The area was once an industrial area and busy commercial dockside serving the area, while the Newcastle side also hosted a regular street market. Trade and passenger shipping was extensive in the 19th and early 20th centuries with companies such as the Tyne Tees Steam Shipping Company and Nielsen, Andersen & Company operating services both nationally and to European countries including Belgium, Denmark and the Netherlands. The Quays were served by a railway branch line until 1969.

Following the Second World War, the docks became run-down, and, in the late 1980s, Tyne and Wear Development Corporation redeveloped the East Quayside area to a design by Terry Farrell & Partners. This provided a modern environment for the modern arts, music and culture, as well as new housing developments (e.g. at St Peter's Marina).

Along the Newcastle side is an area that houses restaurants, bars and night clubs as well as housing and the Newcastle Law Courts. The NewcastleGateshead initiative now lists the Quayside as a top ten attraction. The Gateshead side of the river is designated and signposted as Gateshead Quays. It is the site of the BALTIC Centre for Contemporary Art and The Glasshouse International Centre for Music. Also moored on the Gateshead side from 1984 until 2008 was the Tuxedo Princess (replaced for a time by sister ship Tuxedo Royale), a floating nightclub, beneath the Tyne Bridge near the Sage.

The Sage, an arena and conference centre, is under construction between the Sage Gateshead and the Baltic.

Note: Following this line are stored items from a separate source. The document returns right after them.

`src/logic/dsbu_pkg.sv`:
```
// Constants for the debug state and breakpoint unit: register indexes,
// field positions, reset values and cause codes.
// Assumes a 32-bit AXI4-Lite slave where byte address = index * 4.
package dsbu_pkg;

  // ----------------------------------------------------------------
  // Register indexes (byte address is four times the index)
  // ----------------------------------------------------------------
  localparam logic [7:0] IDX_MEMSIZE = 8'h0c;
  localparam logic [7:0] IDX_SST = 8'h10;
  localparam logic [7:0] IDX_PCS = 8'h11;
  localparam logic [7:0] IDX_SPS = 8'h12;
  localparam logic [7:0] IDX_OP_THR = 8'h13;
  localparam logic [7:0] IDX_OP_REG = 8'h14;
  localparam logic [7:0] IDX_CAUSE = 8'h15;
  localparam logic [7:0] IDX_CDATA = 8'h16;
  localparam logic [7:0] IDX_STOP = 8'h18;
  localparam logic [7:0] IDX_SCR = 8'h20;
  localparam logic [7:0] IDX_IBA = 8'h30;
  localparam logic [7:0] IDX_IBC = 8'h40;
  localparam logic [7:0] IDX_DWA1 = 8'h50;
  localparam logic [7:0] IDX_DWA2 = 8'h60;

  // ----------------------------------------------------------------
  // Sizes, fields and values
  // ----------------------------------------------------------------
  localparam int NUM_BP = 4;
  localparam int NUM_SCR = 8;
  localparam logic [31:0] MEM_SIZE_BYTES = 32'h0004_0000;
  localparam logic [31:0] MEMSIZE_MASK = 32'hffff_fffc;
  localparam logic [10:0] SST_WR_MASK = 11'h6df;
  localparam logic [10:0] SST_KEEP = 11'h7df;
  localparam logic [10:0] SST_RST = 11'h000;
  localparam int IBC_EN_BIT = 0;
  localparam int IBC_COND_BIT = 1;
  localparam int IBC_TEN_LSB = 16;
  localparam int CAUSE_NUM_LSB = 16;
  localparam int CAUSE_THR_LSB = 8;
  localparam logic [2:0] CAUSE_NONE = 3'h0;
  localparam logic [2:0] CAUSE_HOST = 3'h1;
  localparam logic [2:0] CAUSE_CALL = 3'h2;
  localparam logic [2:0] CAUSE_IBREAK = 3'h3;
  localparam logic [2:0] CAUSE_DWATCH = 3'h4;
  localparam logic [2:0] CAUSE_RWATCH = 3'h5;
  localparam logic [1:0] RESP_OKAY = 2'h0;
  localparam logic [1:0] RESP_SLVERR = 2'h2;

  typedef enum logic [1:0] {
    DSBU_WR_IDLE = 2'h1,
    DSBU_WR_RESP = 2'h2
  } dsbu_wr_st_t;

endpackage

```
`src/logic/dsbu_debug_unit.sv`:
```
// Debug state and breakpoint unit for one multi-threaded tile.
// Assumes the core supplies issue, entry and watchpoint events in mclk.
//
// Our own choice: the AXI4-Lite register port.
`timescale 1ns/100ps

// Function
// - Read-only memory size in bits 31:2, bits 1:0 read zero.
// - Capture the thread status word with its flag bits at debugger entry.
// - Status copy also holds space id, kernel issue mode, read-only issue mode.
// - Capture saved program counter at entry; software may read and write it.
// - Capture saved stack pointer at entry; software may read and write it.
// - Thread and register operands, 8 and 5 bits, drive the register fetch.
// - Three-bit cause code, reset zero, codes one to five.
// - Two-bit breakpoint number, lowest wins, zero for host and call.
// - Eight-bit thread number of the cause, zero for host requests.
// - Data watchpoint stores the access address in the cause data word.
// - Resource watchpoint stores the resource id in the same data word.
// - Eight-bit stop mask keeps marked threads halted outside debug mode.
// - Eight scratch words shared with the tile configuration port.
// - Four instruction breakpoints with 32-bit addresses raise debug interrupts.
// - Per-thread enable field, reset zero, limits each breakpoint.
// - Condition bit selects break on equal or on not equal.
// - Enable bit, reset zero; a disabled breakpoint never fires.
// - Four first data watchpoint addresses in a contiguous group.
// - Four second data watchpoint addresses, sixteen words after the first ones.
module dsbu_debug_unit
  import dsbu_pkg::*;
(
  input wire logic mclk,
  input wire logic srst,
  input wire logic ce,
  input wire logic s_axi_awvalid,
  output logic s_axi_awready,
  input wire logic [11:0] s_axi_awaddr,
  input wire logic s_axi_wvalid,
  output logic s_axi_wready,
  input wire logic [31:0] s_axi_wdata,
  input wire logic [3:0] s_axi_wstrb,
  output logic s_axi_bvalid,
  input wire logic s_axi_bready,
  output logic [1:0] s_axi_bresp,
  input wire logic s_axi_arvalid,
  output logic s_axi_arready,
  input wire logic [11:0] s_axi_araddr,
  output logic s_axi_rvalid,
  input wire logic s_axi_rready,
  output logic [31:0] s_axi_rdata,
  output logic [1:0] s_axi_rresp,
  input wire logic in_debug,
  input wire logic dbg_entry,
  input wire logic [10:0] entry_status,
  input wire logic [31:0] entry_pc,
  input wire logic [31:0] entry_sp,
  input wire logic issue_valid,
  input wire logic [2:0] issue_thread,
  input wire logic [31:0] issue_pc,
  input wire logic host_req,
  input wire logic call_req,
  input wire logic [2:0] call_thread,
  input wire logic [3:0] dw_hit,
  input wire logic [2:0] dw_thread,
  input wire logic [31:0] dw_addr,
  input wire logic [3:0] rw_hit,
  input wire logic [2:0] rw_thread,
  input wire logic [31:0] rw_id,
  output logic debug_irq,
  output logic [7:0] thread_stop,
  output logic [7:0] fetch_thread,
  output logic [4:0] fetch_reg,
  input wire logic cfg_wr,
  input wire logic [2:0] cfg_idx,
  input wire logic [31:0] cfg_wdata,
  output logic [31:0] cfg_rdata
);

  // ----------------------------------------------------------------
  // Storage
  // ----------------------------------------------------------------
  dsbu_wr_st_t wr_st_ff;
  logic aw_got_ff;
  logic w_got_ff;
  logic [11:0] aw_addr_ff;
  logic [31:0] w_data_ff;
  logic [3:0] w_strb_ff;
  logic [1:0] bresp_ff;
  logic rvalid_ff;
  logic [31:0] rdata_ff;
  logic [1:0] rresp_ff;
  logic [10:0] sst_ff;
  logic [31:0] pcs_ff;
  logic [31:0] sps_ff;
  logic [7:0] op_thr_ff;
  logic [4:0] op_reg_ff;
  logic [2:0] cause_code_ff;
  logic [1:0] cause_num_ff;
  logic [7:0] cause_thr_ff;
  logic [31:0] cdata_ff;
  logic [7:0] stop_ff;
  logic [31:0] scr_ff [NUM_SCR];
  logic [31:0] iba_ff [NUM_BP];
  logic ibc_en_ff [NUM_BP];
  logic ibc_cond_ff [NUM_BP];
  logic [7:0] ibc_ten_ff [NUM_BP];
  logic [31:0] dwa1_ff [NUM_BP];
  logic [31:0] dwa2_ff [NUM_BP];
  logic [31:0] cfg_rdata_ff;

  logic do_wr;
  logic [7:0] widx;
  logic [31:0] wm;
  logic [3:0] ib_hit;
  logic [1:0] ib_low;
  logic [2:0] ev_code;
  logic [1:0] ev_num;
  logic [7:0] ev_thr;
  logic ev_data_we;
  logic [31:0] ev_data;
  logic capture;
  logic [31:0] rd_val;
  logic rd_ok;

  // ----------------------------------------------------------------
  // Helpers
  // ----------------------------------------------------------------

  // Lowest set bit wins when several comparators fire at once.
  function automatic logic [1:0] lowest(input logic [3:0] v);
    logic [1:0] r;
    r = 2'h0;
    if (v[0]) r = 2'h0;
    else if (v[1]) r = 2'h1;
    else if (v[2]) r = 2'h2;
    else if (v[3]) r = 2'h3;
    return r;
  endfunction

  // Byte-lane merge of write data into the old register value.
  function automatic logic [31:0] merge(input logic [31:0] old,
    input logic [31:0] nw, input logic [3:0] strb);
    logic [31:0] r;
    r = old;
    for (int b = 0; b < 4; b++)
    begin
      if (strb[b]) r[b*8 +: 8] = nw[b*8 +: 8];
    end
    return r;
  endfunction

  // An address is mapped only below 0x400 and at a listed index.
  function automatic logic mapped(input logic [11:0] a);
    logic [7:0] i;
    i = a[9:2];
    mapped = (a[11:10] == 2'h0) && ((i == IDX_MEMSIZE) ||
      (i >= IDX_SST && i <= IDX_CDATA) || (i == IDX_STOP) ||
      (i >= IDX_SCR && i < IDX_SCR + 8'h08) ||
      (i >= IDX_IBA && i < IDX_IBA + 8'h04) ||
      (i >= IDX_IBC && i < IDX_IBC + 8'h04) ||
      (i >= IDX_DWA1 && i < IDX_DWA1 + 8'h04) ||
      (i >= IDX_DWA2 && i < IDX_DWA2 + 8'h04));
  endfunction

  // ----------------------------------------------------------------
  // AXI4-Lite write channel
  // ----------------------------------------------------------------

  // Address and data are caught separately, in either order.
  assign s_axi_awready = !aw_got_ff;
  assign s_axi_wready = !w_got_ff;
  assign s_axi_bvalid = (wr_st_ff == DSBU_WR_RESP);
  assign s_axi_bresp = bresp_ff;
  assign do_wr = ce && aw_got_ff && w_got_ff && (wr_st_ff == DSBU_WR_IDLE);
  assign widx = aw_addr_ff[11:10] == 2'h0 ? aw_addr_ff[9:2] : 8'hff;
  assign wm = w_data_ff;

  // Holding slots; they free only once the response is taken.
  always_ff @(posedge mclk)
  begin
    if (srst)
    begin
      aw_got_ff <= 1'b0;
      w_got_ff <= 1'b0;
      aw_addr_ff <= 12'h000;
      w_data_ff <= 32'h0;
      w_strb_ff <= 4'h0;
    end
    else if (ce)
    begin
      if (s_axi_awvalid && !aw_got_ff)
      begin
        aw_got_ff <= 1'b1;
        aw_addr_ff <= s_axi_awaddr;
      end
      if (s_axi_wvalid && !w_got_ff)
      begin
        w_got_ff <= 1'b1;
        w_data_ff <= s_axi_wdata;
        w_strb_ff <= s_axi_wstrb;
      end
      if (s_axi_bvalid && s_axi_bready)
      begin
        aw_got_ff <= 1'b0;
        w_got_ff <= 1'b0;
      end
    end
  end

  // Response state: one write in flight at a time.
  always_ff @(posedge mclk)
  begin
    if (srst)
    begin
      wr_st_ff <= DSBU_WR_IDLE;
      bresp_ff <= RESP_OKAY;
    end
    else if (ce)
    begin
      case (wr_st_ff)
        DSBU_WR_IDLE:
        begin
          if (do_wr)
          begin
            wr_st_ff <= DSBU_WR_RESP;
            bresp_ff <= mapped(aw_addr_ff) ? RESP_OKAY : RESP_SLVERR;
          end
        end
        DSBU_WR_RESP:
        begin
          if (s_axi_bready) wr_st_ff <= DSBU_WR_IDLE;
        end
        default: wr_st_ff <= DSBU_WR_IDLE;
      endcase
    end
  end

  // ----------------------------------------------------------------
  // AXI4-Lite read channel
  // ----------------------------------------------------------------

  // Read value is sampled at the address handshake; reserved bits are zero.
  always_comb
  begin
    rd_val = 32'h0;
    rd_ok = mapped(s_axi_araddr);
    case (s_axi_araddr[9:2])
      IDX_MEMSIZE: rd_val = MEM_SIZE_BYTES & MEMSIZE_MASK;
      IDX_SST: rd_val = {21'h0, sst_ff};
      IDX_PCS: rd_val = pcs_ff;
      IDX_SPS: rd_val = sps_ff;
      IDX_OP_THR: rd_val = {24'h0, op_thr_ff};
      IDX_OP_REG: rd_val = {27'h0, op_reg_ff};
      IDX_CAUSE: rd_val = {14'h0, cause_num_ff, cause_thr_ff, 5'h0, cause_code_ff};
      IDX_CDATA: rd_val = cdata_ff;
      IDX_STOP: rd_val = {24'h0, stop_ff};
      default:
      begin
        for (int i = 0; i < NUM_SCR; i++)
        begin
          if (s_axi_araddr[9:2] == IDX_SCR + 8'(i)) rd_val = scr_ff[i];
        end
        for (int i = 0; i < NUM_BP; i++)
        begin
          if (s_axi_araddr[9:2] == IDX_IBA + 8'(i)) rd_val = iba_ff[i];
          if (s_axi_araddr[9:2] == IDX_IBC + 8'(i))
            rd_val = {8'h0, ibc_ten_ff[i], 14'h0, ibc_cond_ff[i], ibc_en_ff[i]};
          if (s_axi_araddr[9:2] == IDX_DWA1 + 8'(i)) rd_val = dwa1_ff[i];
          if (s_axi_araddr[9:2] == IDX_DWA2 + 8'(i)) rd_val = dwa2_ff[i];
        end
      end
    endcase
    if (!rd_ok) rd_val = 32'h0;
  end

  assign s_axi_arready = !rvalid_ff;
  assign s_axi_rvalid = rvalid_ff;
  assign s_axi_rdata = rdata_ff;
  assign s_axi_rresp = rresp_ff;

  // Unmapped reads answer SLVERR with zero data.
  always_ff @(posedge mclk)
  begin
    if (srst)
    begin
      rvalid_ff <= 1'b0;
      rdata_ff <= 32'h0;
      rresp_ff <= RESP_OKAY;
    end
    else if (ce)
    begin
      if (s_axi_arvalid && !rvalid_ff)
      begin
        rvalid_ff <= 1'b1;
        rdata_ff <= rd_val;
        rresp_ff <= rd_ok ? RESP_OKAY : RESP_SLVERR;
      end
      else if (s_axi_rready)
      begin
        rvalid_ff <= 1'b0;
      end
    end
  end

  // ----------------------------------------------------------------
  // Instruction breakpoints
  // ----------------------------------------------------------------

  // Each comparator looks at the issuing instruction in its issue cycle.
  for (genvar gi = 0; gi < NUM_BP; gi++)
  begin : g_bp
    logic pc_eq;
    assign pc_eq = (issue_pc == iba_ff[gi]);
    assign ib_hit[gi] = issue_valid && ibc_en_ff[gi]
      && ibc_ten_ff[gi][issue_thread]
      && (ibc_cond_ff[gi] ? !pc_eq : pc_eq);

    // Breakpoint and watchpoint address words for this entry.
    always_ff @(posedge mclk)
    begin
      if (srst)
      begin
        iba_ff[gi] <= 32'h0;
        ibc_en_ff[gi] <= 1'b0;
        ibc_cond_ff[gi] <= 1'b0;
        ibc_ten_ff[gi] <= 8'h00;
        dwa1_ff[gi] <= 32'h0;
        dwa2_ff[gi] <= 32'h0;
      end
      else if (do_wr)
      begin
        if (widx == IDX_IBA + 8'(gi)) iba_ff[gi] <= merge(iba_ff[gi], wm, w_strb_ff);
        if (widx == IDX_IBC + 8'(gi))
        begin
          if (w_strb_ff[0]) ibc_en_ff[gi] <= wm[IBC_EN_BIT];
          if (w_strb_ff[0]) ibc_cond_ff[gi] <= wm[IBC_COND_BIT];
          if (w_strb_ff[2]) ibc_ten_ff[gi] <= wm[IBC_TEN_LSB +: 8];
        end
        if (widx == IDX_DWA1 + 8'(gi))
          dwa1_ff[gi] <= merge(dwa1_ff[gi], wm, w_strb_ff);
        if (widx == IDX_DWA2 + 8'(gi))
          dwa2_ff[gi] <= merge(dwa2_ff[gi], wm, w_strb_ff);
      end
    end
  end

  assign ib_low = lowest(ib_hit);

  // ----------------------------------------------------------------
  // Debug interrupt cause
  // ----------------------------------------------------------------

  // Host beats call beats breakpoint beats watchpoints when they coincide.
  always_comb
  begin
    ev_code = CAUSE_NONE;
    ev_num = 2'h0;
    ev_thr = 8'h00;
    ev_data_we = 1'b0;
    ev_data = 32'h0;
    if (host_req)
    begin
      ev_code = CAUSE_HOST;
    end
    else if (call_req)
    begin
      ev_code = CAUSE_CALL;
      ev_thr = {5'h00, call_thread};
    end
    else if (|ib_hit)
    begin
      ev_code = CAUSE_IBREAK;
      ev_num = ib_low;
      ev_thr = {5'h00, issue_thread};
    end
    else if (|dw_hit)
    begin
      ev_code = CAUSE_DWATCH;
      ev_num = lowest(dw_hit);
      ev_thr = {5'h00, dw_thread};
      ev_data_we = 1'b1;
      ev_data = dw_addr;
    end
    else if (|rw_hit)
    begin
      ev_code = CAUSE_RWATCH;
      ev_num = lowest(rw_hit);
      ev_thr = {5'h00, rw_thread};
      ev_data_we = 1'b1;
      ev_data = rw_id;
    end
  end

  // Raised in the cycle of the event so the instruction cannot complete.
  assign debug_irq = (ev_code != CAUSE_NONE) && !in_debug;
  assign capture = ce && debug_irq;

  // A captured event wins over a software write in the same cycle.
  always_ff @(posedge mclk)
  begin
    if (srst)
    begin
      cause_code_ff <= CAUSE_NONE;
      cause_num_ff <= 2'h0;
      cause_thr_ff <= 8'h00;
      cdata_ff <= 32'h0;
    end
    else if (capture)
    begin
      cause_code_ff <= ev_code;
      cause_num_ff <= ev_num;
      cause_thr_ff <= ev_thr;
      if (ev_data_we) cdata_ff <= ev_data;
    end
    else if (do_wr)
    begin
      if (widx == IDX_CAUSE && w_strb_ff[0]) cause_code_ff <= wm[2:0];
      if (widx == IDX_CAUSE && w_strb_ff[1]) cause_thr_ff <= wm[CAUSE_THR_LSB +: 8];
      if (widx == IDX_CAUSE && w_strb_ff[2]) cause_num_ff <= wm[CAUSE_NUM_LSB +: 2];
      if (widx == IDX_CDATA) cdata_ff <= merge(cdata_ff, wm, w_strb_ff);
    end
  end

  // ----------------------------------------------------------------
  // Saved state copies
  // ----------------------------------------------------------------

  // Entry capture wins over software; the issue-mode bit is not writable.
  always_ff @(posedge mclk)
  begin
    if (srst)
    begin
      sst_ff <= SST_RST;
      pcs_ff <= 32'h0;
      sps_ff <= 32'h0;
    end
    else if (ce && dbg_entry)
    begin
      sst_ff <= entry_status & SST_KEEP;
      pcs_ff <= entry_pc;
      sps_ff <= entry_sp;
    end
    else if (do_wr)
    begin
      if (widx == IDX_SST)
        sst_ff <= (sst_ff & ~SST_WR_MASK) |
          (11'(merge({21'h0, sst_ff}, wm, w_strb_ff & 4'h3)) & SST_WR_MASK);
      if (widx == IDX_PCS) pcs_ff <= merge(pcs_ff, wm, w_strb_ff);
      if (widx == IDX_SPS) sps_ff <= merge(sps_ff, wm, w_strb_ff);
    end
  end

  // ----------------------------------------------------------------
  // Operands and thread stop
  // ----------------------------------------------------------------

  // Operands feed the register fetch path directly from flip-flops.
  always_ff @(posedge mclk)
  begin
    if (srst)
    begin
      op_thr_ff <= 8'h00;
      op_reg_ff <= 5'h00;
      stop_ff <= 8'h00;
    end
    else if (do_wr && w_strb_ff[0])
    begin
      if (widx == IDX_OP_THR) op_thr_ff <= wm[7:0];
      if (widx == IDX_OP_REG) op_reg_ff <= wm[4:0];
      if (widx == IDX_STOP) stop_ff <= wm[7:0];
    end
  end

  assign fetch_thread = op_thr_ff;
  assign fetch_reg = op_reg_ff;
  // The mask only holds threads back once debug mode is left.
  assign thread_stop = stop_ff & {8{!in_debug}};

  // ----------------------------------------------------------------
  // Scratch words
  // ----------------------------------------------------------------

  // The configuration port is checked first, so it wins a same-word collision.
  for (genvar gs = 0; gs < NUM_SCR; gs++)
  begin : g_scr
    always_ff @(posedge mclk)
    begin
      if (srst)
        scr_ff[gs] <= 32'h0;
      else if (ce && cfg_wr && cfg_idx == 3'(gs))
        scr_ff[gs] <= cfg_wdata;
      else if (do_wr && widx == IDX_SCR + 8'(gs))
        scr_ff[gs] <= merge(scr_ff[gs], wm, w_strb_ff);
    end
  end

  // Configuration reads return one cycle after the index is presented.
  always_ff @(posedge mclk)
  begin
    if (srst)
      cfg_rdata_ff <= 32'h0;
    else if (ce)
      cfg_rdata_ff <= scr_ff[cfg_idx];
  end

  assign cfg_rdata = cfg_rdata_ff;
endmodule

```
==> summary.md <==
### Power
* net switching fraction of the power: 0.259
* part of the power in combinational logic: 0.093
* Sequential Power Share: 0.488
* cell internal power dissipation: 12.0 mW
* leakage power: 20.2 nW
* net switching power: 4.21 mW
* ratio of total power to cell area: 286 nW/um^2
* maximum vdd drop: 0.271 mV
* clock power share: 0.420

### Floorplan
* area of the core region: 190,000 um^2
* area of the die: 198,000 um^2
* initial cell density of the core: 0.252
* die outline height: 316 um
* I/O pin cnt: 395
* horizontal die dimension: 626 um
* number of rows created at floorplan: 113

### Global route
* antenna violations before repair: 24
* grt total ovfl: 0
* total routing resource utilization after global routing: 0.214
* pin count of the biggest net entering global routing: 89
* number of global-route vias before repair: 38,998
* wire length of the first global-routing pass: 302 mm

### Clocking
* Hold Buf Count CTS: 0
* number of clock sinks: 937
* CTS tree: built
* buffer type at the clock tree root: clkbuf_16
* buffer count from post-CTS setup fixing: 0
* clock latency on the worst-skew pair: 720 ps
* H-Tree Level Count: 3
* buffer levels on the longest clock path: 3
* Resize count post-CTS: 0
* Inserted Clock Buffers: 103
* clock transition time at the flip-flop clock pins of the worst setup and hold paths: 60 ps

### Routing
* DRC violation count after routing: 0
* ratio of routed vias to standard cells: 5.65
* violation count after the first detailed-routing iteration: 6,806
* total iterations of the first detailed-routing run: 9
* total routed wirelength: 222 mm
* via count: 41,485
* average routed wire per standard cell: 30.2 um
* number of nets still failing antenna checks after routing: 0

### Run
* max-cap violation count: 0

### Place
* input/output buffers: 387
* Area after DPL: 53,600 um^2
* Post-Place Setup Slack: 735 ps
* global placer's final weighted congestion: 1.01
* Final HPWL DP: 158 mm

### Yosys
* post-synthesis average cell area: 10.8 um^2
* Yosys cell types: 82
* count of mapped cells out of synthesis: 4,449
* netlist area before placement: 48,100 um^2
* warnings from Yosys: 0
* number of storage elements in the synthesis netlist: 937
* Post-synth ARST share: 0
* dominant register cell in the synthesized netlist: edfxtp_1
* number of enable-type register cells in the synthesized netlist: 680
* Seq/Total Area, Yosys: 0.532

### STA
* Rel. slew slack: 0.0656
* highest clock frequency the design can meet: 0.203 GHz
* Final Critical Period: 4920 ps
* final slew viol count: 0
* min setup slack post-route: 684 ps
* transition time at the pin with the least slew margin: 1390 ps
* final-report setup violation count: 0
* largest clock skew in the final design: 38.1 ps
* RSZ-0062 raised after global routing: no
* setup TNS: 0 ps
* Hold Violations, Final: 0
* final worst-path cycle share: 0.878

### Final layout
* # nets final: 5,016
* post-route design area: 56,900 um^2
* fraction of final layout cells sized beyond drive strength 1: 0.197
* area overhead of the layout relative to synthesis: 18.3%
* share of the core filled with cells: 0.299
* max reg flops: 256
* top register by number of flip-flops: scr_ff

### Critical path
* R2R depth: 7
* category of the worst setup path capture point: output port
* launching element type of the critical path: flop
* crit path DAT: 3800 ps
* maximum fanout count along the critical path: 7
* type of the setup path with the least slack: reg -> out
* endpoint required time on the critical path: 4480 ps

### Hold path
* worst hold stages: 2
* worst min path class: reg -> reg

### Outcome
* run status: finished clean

One of the Quayside's main features is the pedestrian Gateshead Millennium Bridge, opened in 2001, which spans the river between the BALTIC Centre for Contemporary Art and the Newcastle Law Courts. The other bridge which allows direct road and pedestrian links between the two banks is the low level Swing Bridge, built in 1876, and located nearer the two respective city centres. Using the two bridges, the Quayside is the venue for the junior course of the annual Great North Run.

===Whey Aye===

In July 2019, Newcastle City Council passed plans to erect a giant observation wheel on the quayside at Spiller's Wharf as part of a wider 'Giants on the Quayside' development. Dubbed the "Whey Aye" wheel, at 460 ft tall it would be the tallest such structure in Europe upon completion, which was anticipated to take two years.

==Buildings==
Notable buildings include:
- The Customs House, a Grade II listed building built in 1766, altered and refronted in 1833 by Sydney Smirke.
- The Malmaison Hotel, a Grade II listed building built in 1900 as a warehouse for the Cooperative Society.
- The Newcastle Law Courts, built between 1984 and 1990, designed by Napper Collerton, architects.